Brief = For each line below with the word "controller", write out a copy.

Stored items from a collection
—————

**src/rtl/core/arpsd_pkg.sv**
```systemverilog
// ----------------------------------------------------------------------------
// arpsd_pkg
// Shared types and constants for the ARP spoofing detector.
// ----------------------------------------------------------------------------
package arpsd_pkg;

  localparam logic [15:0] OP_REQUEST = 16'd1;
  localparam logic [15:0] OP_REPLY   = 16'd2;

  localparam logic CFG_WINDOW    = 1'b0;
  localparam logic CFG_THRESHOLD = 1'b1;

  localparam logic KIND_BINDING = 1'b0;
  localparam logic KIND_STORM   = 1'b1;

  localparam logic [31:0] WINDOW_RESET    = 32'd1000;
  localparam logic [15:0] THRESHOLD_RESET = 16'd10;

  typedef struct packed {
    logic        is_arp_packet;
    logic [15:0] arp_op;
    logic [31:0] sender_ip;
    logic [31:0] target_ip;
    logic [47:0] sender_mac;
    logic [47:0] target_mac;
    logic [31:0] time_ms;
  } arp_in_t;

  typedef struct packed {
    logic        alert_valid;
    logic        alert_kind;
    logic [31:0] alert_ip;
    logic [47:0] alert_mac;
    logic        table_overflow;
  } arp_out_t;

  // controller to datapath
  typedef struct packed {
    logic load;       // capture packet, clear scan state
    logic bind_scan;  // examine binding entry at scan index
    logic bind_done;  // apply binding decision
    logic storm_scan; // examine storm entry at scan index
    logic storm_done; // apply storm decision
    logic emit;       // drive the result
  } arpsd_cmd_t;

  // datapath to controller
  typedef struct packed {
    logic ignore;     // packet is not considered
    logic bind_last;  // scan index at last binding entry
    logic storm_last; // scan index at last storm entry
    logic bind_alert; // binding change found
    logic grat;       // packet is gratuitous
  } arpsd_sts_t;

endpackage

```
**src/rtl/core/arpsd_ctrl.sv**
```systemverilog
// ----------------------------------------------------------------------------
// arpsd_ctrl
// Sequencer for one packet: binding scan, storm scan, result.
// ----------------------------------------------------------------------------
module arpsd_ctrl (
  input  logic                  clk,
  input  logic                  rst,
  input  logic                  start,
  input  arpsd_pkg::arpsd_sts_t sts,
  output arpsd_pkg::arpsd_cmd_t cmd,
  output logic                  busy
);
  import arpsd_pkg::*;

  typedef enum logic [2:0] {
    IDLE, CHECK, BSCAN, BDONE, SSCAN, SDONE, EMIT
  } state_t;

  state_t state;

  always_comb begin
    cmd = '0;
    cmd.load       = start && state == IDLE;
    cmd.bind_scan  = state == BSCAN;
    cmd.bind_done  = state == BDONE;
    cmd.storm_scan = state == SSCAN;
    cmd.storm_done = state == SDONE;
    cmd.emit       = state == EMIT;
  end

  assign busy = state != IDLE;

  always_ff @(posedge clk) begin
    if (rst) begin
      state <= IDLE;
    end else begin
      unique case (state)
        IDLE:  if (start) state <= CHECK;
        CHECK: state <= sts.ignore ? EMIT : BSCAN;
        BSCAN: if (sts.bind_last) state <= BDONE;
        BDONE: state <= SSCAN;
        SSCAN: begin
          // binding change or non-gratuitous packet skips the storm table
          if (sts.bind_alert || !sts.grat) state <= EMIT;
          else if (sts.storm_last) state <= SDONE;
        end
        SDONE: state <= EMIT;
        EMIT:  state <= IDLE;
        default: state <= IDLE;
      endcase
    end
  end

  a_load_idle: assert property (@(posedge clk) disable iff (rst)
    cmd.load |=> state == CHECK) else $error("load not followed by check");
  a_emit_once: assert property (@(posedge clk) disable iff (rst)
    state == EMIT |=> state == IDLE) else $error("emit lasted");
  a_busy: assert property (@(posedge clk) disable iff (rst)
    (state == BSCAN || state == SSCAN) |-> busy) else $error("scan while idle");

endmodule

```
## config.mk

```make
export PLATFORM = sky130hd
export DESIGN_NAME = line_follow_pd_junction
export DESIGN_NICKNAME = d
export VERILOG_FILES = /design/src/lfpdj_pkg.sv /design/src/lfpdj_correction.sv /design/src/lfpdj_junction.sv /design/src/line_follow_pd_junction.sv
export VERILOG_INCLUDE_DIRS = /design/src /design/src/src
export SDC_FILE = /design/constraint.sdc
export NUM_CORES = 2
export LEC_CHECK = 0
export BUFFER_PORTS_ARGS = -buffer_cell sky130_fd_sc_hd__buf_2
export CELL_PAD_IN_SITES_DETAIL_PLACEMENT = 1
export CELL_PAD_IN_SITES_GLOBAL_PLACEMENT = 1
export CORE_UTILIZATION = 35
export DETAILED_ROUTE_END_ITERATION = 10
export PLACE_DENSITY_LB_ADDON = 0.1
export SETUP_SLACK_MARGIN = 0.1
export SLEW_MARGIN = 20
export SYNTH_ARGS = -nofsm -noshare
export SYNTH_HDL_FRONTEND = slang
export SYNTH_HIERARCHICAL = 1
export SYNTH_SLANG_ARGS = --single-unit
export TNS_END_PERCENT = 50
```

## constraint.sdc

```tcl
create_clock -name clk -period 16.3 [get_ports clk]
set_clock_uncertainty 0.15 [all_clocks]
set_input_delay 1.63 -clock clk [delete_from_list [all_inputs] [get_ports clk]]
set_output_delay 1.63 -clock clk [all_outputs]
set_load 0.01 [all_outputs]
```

—————

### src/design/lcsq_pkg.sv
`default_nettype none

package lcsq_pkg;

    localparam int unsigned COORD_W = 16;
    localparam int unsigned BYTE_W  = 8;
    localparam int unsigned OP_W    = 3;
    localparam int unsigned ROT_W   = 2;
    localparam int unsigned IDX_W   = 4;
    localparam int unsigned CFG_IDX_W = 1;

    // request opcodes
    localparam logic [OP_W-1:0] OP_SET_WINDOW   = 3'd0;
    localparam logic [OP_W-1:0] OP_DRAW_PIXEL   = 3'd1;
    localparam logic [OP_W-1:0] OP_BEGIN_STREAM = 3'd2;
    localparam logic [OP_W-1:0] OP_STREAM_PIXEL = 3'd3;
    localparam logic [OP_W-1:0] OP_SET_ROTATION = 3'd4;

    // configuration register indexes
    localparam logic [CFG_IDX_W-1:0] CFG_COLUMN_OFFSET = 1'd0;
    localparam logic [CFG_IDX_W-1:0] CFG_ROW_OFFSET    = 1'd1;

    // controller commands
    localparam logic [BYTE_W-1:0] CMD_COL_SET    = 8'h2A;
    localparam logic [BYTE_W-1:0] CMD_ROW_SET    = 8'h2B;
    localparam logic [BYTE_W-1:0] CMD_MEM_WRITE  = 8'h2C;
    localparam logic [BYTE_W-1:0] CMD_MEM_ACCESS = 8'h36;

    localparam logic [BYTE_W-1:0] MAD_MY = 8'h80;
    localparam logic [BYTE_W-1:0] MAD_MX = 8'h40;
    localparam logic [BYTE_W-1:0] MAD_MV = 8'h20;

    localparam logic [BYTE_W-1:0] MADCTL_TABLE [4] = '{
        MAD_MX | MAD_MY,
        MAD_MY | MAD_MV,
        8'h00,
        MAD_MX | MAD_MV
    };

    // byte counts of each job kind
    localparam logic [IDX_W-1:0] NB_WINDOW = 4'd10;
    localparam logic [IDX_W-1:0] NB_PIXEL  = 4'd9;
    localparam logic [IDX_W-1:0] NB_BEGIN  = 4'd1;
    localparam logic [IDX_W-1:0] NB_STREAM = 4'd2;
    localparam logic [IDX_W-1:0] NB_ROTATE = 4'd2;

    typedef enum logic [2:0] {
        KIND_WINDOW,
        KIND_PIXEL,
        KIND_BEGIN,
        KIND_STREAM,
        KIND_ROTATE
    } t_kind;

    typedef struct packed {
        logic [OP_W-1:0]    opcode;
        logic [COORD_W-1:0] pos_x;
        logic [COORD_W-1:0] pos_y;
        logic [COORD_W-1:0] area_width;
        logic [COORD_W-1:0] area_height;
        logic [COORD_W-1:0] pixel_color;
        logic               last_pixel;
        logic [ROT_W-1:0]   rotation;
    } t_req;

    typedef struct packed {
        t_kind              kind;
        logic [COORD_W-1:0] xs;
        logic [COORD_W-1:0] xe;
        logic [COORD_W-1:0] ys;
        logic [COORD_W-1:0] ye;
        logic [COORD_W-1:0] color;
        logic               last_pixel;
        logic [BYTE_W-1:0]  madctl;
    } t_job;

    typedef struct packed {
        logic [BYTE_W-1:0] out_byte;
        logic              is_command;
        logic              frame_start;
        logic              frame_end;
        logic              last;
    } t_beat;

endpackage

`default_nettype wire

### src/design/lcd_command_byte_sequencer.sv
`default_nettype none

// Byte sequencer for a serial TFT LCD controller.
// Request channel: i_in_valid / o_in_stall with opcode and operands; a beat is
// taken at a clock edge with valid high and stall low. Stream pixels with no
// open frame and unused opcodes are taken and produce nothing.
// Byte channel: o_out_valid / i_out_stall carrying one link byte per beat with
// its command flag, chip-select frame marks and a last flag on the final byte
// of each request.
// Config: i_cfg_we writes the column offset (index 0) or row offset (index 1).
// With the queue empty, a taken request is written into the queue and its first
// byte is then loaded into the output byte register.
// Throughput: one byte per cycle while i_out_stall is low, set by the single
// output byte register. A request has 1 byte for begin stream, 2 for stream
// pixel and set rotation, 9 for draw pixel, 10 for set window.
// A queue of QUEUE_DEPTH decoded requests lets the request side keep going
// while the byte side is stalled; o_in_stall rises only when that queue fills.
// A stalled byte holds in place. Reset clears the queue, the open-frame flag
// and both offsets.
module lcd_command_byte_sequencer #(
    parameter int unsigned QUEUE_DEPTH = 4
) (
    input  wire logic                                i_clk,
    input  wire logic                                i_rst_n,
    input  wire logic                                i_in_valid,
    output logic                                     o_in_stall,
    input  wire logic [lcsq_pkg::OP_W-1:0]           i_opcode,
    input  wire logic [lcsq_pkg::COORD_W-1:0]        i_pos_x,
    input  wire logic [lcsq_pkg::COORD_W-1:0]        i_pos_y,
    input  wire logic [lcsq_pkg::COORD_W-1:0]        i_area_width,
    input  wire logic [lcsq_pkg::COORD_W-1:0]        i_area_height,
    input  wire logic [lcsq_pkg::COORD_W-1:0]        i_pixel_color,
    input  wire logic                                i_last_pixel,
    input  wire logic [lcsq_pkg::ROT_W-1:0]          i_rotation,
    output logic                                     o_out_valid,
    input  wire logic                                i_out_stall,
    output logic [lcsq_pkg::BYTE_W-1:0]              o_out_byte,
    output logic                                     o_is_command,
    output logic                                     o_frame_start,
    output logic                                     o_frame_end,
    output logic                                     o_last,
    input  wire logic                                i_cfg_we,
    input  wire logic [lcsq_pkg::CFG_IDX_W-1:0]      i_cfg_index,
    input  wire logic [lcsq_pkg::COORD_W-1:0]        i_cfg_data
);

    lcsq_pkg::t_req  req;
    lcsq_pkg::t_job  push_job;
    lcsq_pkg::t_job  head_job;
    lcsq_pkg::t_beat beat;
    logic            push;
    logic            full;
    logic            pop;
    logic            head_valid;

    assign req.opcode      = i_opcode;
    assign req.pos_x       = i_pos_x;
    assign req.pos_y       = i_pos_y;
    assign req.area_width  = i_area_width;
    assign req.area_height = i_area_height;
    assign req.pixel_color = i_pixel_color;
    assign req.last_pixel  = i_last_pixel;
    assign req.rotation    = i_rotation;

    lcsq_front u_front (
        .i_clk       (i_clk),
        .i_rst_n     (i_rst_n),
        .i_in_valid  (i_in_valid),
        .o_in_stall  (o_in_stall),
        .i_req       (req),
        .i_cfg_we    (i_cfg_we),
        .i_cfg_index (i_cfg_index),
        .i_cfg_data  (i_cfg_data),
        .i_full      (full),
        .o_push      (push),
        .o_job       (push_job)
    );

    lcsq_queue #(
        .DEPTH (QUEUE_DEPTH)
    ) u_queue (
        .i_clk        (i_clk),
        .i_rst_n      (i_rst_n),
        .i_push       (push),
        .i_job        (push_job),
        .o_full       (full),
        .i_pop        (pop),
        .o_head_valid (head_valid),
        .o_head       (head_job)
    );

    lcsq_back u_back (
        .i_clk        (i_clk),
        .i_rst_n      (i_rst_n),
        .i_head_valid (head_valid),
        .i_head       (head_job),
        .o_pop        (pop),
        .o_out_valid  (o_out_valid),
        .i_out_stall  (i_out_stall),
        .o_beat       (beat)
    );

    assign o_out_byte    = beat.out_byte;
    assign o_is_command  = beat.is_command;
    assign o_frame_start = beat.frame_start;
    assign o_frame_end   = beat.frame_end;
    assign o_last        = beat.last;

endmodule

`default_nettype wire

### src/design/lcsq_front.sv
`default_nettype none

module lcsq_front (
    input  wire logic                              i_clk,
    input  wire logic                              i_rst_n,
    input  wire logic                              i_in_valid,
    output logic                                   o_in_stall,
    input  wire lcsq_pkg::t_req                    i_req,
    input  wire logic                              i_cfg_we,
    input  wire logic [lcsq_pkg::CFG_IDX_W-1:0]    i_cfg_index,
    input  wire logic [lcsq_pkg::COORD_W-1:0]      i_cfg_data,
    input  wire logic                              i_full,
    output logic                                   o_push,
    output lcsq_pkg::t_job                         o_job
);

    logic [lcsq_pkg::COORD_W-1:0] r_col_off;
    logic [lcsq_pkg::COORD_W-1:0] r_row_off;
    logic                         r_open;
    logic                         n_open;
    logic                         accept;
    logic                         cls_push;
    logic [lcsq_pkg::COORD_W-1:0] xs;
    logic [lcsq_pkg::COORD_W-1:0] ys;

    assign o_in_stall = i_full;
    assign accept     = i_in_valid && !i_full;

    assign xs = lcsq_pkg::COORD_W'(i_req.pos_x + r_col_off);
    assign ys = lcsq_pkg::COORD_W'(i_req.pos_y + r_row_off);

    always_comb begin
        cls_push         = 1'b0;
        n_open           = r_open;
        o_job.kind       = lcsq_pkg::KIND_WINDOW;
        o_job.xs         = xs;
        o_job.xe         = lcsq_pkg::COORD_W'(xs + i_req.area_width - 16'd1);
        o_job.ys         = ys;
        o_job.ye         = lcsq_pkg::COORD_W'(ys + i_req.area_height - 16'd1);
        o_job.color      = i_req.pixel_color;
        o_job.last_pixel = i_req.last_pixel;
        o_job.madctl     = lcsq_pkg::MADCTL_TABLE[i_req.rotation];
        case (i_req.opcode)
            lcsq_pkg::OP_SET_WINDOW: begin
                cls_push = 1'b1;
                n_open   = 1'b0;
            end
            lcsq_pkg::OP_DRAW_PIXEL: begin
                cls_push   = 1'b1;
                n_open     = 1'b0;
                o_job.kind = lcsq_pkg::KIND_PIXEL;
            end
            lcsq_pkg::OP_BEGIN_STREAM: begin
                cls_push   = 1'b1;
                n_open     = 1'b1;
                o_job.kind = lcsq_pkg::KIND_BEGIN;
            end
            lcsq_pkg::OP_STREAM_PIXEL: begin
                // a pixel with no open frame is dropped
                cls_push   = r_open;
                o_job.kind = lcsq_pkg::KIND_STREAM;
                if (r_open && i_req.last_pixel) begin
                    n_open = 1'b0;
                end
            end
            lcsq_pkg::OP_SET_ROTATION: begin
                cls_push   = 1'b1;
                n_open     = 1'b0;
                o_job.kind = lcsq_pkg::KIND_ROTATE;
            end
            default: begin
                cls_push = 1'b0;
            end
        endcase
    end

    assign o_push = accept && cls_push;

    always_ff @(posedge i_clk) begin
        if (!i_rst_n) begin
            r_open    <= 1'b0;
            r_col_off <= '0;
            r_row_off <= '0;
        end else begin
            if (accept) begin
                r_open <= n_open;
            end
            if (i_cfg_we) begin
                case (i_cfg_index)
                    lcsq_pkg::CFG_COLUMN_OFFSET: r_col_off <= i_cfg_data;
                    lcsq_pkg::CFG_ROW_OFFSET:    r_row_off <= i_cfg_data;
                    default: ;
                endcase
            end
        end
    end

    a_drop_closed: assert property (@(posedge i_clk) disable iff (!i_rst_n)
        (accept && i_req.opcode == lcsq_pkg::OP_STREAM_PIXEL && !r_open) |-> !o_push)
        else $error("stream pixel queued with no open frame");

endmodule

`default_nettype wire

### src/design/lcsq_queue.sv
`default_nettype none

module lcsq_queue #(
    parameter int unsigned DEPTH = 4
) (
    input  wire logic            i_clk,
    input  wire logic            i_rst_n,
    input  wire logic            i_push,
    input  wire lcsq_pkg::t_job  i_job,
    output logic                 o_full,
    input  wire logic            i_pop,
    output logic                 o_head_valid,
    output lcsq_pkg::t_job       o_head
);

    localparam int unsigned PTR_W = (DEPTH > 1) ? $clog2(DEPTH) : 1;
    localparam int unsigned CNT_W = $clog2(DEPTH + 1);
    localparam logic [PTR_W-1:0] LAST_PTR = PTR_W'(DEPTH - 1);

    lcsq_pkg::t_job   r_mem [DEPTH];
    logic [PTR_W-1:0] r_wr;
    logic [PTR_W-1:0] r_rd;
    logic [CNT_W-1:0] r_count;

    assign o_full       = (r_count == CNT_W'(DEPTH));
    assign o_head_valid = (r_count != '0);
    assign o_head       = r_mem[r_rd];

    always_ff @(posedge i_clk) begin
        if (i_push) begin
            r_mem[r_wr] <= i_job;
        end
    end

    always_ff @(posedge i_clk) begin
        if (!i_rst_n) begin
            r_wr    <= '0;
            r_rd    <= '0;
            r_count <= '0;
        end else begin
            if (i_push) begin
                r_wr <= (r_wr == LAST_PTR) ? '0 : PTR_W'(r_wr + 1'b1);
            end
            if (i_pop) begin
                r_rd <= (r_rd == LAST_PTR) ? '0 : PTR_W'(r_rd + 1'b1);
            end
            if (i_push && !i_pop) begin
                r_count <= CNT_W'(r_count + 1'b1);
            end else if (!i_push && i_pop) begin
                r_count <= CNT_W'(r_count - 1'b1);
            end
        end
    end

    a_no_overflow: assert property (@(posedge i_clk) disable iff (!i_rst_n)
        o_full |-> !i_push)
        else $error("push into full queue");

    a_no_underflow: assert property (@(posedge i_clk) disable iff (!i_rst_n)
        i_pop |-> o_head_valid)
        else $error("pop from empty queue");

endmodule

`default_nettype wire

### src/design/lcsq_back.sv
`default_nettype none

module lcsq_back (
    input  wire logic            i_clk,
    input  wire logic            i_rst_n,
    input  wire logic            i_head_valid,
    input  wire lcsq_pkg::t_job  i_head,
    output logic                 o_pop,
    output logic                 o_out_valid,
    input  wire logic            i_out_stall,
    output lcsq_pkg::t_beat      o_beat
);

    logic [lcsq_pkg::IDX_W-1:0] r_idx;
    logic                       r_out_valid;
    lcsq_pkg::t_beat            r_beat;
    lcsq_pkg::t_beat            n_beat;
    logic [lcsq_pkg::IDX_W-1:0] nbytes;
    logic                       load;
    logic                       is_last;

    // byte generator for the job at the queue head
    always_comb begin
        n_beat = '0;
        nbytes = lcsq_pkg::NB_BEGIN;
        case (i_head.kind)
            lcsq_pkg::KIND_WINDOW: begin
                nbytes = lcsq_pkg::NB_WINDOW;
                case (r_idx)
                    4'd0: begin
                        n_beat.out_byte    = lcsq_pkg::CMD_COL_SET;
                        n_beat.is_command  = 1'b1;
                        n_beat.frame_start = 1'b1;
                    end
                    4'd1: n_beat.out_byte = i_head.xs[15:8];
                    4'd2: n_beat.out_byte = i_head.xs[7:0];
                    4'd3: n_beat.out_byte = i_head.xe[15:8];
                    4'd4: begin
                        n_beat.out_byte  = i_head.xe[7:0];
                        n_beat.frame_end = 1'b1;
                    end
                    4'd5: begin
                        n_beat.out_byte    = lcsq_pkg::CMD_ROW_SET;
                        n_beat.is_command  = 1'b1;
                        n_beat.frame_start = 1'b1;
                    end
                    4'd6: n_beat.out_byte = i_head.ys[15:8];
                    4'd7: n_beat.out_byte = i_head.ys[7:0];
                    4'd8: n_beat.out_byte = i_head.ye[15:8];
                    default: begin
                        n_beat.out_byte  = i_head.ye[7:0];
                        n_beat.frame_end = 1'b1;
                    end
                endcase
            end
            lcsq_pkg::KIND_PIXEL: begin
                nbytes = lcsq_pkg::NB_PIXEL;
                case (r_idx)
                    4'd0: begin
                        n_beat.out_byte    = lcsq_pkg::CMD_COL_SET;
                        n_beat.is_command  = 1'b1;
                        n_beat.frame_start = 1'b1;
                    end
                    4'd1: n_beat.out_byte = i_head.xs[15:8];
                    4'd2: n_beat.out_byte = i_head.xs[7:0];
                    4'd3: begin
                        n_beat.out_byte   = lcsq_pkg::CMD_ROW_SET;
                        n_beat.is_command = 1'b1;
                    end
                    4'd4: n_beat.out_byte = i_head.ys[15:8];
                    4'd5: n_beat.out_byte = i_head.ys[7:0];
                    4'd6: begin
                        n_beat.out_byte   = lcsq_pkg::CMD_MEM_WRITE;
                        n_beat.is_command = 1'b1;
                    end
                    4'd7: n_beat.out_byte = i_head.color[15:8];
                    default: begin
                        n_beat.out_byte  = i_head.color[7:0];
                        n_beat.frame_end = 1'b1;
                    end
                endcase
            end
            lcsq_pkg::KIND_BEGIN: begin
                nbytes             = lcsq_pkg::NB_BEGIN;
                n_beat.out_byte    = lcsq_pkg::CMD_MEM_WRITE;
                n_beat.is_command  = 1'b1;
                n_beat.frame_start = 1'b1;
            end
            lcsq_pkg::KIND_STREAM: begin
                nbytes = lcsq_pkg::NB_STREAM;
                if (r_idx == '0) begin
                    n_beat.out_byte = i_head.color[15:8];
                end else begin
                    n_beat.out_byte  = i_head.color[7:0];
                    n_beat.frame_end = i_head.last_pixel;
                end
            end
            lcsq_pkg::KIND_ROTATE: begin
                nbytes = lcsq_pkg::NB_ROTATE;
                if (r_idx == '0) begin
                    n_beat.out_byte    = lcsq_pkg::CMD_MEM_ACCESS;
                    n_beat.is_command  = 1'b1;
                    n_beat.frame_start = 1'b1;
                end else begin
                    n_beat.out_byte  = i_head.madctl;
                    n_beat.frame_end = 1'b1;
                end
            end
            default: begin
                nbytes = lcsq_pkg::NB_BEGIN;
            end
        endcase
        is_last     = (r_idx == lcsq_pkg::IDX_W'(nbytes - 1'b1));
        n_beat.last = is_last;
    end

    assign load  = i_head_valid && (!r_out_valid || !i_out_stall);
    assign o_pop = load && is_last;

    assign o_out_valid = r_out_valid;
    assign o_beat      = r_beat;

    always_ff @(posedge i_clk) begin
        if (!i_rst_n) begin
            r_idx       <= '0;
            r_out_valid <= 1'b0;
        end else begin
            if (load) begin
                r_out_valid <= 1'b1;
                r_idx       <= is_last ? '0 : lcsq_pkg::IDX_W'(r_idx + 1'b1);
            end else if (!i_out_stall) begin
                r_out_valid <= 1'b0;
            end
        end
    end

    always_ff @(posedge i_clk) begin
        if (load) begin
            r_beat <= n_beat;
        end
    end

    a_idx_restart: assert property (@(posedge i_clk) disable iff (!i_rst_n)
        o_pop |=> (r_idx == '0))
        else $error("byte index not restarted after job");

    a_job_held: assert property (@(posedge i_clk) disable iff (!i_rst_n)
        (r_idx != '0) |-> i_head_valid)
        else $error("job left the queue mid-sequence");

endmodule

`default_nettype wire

—————

Worked solution =
  // controller to datapath
  // datapath to controller
    // controller commands
// Byte sequencer for a serial TFT LCD controller.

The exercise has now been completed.